HOW TO COMPLETE THIS TASK.
Restate word for word the entries below, starting with the line with "err_set = 1'b0;" and continuing through the line with "if (ser_done_i || timeout) begin". Include both of those lines and no others.
INFORMATION Start Marker
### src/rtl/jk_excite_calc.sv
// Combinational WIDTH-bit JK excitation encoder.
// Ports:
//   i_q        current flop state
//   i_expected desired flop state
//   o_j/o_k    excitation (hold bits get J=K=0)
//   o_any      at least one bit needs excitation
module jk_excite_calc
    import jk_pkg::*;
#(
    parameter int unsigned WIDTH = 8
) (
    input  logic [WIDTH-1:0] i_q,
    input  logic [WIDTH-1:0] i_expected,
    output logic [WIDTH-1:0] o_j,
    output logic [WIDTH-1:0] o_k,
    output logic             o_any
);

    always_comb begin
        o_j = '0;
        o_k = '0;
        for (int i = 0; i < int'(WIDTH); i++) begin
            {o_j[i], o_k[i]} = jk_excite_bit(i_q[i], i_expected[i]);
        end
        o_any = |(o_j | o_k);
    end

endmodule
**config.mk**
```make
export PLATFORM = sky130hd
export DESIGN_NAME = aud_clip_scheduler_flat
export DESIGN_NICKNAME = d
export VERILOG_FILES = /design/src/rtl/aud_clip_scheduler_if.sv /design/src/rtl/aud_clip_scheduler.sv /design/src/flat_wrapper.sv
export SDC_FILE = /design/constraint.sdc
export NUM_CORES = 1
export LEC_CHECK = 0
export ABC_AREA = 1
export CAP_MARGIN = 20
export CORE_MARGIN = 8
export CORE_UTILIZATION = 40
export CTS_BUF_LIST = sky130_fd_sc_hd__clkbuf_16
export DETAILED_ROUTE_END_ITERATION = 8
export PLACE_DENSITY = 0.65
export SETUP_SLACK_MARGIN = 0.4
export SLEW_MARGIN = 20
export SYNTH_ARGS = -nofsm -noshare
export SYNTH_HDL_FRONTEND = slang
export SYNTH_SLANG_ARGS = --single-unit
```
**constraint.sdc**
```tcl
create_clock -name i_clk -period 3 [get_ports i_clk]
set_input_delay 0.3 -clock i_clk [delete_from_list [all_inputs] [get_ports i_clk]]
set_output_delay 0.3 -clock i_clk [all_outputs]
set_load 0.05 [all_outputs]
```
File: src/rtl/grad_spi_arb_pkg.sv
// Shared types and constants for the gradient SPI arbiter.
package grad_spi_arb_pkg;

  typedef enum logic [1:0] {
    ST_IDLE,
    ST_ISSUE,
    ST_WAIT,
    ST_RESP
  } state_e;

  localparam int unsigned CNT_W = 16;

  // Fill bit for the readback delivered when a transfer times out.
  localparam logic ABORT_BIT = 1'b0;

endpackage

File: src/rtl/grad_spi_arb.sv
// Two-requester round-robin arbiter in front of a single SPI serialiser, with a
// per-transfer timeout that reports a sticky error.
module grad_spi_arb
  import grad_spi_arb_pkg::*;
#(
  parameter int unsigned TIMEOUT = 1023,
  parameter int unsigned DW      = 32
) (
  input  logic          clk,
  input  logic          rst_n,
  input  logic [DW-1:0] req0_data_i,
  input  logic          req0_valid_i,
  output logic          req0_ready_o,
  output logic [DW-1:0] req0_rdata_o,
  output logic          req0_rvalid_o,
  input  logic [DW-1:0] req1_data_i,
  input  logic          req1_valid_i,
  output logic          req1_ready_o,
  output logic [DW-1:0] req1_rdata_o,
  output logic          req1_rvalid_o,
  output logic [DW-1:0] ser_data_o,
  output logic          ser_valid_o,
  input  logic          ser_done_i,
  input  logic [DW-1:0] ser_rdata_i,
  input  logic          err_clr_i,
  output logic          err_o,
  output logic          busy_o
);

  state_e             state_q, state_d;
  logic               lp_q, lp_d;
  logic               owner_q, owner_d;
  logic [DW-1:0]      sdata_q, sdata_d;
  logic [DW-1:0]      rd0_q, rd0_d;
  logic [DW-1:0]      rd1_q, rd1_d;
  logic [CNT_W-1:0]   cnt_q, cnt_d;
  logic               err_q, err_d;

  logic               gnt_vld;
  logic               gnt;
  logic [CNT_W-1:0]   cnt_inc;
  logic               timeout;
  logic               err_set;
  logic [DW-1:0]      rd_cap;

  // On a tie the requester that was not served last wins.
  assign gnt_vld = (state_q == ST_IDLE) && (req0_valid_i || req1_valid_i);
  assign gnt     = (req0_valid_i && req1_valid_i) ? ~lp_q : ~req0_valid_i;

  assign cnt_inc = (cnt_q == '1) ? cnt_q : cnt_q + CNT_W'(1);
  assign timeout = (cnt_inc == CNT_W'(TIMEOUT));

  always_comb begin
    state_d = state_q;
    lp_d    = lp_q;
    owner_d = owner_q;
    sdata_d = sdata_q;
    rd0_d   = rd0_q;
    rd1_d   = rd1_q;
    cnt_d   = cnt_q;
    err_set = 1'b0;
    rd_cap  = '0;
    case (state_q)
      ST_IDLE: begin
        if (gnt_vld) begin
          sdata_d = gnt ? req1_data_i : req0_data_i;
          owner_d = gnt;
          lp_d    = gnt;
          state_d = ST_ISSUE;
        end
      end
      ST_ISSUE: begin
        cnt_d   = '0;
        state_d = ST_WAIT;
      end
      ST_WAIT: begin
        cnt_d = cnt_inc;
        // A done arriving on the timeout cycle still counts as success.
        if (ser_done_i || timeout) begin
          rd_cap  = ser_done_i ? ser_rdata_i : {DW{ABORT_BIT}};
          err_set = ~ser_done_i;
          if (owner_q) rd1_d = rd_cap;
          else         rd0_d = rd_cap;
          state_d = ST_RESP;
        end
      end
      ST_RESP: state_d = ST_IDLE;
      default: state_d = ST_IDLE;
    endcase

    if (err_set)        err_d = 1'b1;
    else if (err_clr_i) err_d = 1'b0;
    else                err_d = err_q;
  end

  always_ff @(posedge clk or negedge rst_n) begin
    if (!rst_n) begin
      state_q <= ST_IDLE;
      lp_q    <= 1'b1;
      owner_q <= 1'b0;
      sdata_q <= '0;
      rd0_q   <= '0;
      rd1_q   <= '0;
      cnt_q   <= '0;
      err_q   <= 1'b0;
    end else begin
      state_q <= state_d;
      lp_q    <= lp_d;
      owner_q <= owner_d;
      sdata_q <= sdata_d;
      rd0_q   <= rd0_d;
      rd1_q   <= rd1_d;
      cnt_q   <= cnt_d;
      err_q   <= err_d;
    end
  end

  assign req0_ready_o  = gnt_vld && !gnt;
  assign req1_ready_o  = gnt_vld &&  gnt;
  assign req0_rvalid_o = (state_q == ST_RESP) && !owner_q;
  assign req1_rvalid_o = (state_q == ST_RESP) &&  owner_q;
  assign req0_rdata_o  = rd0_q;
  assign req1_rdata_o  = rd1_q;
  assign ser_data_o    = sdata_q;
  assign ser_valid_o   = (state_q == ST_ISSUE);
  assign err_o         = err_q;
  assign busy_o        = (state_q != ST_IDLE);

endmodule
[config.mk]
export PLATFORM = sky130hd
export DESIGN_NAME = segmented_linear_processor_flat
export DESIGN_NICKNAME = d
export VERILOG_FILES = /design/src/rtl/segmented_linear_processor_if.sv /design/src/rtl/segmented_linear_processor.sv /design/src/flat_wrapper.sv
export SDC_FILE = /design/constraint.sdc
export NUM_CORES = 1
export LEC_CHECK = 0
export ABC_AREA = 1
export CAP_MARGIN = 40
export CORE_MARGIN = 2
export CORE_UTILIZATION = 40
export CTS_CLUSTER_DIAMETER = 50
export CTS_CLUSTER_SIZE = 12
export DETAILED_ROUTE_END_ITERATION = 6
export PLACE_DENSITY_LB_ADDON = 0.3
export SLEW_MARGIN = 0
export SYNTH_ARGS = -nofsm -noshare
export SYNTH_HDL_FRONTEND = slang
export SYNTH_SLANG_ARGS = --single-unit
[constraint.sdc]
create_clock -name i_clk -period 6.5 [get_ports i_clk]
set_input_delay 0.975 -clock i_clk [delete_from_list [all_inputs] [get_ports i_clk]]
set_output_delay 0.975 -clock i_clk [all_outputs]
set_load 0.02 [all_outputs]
INFORMATION End Marker
TASK RESPONSE.
    err_set = 1'b0;
    rd_cap  = '0;
    case (state_q)
      ST_IDLE: begin
        if (gnt_vld) begin
          sdata_d = gnt ? req1_data_i : req0_data_i;
          owner_d = gnt;
          lp_d    = gnt;
          state_d = ST_ISSUE;
        end
      end
      ST_ISSUE: begin
        cnt_d   = '0;
        state_d = ST_WAIT;
      end
      ST_WAIT: begin
        cnt_d = cnt_inc;
        // A done arriving on the timeout cycle still counts as success.
        if (ser_done_i || timeout) begin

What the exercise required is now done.